## TRY IT
In the listing below, print exactly the lines between the line holding "stage | util, % | setup slack (ns) | cells" and the line holding "flow_summary.toml, run 3", inclusive, and no more.
[Opening INFORMATION GIVEN section]
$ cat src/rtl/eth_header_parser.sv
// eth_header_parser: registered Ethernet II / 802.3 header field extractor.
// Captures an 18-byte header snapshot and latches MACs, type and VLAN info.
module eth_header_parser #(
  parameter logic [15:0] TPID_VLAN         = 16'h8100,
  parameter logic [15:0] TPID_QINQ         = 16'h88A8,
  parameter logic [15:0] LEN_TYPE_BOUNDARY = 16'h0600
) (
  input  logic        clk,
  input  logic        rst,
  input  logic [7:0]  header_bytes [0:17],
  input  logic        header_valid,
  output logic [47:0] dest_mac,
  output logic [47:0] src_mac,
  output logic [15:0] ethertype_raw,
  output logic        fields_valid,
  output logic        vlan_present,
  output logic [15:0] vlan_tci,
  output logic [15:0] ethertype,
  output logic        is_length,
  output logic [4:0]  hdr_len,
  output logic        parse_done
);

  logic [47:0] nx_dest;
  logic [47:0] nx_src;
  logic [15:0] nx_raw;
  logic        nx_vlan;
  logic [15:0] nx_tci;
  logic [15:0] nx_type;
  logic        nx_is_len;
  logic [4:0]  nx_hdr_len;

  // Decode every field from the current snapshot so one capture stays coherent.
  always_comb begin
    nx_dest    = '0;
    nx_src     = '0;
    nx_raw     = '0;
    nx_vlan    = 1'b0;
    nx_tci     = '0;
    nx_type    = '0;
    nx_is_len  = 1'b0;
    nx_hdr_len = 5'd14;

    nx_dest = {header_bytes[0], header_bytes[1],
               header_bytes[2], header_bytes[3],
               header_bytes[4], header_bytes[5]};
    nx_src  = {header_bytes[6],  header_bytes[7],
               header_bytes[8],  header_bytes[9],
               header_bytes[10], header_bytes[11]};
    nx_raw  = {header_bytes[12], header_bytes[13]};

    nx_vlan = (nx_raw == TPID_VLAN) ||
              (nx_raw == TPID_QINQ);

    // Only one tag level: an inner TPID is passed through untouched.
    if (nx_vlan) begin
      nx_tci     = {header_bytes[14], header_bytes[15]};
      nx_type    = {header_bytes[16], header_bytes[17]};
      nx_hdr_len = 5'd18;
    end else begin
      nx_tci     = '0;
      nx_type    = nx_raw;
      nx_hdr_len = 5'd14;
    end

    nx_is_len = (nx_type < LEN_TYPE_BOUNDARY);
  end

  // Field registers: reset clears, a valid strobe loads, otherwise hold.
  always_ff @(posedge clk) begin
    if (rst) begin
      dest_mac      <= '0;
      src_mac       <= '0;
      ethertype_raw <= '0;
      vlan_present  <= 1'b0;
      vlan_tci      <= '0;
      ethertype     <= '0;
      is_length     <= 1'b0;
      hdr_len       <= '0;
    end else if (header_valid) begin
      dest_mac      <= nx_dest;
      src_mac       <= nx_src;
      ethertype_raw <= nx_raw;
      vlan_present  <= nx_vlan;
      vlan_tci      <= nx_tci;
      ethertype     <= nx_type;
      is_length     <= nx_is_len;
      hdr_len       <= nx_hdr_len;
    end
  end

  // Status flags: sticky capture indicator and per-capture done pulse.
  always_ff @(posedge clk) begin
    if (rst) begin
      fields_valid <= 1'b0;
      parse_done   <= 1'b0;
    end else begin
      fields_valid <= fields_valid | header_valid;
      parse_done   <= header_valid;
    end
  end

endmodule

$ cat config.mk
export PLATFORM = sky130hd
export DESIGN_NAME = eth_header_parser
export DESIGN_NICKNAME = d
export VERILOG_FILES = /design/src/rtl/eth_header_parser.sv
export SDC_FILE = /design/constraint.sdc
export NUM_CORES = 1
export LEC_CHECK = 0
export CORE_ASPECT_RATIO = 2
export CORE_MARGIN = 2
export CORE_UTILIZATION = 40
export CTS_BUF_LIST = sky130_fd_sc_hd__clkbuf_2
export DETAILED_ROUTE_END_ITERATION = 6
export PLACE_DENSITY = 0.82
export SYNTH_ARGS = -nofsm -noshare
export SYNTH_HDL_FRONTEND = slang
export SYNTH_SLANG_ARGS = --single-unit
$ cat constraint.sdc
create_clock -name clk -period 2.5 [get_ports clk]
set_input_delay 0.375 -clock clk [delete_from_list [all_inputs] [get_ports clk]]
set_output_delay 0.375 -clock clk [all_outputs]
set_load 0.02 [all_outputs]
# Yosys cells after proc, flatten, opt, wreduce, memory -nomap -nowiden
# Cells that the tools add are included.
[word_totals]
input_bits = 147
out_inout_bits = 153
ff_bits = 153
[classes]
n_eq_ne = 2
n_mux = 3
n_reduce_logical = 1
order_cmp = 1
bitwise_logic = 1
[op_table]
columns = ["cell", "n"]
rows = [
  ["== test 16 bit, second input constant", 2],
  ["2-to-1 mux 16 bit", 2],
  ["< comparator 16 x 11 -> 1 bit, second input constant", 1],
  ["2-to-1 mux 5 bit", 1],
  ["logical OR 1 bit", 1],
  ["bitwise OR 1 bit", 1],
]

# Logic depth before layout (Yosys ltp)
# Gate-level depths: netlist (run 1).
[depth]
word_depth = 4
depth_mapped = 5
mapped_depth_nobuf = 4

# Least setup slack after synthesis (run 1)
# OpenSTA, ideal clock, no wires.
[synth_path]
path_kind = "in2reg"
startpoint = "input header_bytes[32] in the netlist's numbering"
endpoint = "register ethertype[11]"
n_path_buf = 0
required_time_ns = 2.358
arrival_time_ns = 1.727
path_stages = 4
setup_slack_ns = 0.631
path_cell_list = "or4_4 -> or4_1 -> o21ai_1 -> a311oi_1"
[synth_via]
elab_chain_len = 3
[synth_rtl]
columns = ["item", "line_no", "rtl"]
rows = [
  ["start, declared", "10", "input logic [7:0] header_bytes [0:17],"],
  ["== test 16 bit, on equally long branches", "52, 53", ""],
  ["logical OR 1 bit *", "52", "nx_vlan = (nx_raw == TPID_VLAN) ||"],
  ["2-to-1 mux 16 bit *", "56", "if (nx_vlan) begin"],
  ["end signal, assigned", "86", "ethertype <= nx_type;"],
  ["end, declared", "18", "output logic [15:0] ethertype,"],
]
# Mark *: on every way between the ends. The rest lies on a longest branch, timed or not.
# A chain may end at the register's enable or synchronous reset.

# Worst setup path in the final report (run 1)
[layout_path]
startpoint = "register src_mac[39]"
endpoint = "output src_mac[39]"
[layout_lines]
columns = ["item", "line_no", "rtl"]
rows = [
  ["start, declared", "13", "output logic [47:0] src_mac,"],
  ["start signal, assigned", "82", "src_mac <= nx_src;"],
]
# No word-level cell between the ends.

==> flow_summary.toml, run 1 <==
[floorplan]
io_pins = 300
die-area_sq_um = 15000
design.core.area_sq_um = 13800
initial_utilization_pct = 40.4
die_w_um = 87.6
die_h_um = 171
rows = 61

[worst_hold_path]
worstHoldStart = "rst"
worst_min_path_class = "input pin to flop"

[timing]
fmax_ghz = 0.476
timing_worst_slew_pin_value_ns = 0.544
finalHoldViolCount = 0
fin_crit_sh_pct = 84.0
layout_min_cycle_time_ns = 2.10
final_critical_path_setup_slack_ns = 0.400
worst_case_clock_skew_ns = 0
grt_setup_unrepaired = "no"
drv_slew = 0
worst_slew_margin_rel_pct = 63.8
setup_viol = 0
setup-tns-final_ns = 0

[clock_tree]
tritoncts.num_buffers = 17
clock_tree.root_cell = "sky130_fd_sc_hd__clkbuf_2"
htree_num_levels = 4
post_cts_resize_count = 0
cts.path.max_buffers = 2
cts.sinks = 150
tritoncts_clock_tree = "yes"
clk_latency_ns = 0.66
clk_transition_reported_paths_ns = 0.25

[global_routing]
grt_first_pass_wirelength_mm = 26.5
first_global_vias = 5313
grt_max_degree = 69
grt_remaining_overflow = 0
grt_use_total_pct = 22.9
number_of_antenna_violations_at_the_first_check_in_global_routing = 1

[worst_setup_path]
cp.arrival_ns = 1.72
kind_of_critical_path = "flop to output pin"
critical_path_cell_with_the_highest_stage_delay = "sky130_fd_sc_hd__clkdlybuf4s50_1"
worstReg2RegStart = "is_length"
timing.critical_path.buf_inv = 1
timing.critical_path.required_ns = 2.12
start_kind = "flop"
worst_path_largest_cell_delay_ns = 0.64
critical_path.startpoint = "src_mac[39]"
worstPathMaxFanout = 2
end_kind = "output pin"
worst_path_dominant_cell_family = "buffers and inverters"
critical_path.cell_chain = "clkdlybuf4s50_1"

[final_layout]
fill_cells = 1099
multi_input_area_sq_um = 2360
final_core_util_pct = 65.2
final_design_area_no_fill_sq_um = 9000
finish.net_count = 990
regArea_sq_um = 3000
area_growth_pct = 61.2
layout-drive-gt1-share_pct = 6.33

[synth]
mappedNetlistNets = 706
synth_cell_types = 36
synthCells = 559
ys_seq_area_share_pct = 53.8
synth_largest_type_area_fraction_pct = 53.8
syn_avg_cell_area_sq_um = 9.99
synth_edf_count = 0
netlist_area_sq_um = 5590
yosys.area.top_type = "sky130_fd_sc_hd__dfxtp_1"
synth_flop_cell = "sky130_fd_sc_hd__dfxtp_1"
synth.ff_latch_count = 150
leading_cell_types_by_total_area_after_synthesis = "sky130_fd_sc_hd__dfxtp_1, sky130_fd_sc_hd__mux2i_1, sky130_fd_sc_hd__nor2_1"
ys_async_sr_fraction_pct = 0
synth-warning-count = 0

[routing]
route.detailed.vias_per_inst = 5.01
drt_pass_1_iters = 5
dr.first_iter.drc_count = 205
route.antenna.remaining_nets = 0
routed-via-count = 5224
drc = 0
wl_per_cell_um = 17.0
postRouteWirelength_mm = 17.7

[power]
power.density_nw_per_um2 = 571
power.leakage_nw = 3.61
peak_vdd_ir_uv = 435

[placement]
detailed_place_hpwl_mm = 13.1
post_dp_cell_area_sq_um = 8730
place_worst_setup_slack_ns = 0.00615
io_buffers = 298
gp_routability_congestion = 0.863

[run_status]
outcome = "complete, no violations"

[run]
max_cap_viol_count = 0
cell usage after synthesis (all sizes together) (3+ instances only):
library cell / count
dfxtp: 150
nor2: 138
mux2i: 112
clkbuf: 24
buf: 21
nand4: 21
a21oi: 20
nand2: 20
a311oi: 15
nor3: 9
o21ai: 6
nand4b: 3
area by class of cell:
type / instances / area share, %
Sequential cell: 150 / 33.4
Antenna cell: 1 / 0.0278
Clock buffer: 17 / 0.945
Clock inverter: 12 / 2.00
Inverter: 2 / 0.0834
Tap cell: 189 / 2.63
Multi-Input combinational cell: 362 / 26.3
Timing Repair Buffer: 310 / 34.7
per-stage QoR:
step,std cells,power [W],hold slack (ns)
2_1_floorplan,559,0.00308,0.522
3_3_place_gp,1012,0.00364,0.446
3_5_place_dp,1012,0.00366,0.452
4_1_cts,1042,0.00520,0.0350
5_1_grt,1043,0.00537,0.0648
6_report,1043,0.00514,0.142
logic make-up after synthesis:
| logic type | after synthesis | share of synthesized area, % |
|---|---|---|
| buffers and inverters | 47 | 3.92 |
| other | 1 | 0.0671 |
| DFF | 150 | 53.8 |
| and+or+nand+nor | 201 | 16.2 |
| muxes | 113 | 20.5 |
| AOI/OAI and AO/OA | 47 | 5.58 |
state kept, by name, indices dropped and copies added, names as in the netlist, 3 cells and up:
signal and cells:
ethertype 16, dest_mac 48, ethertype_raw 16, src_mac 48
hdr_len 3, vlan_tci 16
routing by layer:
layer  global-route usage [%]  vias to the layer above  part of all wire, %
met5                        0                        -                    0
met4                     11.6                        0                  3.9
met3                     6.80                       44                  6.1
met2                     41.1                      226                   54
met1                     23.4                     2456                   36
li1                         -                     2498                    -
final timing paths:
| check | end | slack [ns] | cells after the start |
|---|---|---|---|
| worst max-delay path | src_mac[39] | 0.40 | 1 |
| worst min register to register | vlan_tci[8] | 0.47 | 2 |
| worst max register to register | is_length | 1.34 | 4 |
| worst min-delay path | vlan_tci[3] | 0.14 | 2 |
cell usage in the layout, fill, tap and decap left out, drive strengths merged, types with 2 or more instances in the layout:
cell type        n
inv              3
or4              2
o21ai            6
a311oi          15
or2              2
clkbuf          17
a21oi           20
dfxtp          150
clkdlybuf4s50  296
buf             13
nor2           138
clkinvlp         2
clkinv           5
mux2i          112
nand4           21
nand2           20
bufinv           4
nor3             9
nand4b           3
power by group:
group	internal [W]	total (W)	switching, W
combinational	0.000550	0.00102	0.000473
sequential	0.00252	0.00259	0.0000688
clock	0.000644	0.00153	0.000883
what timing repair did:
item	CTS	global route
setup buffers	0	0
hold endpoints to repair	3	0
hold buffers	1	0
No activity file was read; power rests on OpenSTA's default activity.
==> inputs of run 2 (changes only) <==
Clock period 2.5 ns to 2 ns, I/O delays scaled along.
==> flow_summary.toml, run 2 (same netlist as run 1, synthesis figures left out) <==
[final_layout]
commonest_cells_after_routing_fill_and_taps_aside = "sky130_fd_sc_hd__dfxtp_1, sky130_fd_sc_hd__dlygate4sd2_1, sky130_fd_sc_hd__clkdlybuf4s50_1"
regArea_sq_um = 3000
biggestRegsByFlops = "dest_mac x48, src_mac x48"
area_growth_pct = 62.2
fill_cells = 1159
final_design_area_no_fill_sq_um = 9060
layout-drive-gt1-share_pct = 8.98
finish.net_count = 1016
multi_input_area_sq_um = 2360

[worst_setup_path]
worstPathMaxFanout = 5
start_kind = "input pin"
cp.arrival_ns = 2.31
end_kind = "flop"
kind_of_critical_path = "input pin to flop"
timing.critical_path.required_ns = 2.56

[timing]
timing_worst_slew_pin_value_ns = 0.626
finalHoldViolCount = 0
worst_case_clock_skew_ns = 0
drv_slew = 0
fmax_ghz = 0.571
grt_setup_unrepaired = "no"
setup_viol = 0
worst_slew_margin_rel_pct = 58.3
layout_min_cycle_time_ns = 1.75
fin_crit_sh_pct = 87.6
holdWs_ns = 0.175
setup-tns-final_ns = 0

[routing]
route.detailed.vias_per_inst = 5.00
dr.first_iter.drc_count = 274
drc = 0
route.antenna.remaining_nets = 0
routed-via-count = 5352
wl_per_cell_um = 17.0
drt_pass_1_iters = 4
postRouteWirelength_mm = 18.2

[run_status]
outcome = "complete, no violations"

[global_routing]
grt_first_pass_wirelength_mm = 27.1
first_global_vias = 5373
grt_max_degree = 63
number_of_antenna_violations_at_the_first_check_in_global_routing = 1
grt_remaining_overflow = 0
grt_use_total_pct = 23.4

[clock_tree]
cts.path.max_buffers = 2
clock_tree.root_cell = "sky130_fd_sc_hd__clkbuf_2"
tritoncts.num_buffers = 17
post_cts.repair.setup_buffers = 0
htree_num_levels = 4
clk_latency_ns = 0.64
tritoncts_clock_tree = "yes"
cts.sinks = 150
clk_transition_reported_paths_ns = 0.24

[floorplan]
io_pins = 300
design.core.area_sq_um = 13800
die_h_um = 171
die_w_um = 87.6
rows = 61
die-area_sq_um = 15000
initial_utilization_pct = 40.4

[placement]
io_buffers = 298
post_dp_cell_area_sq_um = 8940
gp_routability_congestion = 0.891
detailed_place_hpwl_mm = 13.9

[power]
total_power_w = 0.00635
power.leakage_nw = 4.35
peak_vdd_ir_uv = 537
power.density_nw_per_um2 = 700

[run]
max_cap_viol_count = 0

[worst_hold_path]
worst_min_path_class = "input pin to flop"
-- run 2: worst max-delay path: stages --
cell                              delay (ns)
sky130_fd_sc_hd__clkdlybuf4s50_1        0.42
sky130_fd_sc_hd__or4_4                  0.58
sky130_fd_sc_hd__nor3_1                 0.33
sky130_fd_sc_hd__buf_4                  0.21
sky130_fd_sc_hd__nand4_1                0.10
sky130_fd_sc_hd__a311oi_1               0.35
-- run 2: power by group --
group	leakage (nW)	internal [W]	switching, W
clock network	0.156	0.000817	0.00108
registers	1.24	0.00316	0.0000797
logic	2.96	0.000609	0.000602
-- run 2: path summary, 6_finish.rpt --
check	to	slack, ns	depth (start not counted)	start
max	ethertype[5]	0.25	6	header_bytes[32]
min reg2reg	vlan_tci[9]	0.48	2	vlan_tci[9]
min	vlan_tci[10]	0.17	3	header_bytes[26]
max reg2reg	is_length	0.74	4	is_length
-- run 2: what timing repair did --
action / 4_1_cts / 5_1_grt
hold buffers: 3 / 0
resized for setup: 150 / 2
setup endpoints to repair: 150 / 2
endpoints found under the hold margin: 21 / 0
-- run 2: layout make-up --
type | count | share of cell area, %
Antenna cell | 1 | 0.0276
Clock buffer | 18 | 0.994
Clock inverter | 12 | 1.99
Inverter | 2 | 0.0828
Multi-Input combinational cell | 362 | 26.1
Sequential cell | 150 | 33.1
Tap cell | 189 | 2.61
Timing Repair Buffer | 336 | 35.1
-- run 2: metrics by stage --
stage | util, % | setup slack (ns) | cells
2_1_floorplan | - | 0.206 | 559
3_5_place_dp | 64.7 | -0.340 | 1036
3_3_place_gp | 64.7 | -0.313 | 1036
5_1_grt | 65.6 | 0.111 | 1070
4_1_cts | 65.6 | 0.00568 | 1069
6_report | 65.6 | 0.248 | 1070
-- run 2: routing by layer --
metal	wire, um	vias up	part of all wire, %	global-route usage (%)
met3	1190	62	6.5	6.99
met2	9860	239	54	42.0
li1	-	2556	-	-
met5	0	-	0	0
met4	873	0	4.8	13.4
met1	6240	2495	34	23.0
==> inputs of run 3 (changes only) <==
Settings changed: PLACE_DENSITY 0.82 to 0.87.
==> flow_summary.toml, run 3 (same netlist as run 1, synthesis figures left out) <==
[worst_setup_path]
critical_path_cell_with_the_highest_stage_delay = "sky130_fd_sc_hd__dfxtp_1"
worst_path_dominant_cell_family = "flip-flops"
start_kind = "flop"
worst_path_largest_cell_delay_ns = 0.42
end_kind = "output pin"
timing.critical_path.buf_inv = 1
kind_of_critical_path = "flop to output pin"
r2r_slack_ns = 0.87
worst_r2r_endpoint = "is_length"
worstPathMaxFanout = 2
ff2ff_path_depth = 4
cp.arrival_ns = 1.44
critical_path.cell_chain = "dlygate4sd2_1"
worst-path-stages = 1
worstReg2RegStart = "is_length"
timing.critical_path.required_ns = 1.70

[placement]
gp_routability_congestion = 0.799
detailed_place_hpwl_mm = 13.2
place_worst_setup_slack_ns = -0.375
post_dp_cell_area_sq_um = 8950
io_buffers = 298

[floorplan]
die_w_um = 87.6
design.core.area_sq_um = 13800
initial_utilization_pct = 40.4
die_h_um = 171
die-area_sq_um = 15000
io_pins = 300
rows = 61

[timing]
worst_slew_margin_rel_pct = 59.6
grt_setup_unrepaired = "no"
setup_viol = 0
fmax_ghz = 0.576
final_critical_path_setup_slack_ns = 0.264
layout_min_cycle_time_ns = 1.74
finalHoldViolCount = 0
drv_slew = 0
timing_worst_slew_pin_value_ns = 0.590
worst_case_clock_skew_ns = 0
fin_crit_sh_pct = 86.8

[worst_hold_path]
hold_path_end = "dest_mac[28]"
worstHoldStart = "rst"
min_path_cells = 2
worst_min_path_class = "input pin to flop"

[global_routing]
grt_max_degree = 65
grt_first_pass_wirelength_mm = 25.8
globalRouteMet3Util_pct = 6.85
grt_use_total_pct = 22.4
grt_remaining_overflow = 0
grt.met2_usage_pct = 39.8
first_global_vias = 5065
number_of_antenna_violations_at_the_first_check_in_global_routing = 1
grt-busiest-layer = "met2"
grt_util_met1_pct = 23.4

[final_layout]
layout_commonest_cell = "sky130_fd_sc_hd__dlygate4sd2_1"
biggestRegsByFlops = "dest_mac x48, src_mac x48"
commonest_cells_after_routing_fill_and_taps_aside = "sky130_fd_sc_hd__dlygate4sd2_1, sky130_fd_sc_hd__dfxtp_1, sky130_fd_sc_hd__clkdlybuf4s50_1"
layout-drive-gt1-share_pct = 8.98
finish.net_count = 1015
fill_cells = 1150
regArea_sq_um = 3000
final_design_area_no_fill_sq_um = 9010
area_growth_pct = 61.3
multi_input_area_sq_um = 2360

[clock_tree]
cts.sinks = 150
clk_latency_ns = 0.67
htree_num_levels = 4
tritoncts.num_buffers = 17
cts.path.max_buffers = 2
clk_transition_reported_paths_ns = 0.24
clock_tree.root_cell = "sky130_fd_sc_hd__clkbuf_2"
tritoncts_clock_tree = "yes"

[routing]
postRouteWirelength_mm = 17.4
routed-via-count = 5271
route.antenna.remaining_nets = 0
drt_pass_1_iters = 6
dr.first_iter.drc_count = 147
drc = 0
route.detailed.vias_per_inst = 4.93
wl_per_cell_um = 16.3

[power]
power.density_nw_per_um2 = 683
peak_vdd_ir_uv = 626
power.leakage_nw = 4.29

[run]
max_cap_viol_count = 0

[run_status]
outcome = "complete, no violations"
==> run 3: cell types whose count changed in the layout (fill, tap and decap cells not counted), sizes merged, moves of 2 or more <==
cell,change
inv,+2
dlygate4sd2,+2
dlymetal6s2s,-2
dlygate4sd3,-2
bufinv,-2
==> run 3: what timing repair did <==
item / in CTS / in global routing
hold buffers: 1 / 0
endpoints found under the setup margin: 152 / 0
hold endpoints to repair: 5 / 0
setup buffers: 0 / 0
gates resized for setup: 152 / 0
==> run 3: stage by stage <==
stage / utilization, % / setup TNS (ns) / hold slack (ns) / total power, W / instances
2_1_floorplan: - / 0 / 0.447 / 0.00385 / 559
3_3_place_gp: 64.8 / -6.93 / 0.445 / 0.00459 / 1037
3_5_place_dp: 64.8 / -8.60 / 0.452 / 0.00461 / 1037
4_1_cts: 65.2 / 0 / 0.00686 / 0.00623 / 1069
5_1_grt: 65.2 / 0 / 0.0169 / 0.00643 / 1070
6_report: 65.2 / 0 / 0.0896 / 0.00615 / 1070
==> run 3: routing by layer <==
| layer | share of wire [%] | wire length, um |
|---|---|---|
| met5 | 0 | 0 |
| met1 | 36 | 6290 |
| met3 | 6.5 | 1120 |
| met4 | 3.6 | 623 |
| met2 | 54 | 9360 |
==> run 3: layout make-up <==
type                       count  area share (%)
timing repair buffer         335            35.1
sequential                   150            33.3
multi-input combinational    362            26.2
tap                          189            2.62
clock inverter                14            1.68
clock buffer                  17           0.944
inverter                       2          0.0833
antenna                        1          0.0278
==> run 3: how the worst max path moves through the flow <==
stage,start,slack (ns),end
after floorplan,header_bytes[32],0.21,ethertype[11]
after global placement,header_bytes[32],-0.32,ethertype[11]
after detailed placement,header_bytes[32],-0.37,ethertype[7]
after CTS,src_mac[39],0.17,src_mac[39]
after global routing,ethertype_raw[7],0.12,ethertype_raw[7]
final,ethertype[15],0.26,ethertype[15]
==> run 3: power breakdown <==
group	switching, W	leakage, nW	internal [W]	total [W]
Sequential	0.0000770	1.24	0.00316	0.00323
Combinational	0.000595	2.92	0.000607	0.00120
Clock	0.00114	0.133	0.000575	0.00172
[Closing INFORMATION GIVEN section]
## RESULT OF THIS EXERCISE
stage | util, % | setup slack (ns) | cells
2_1_floorplan | - | 0.206 | 559
3_5_place_dp | 64.7 | -0.340 | 1036
3_3_place_gp | 64.7 | -0.313 | 1036
5_1_grt | 65.6 | 0.111 | 1070
4_1_cts | 65.6 | 0.00568 | 1069
6_report | 65.6 | 0.248 | 1070
-- run 2: routing by layer --
metal	wire, um	vias up	part of all wire, %	global-route usage (%)
met3	1190	62	6.5	6.99
met2	9860	239	54	42.0
li1	-	2556	-	-
met5	0	-	0	0
met4	873	0	4.8	13.4
met1	6240	2495	34	23.0
==> inputs of run 3 (changes only) <==
Settings changed: PLACE_DENSITY 0.82 to 0.87.
==> flow_summary.toml, run 3 (same netlist as run 1, synthesis figures left out) <==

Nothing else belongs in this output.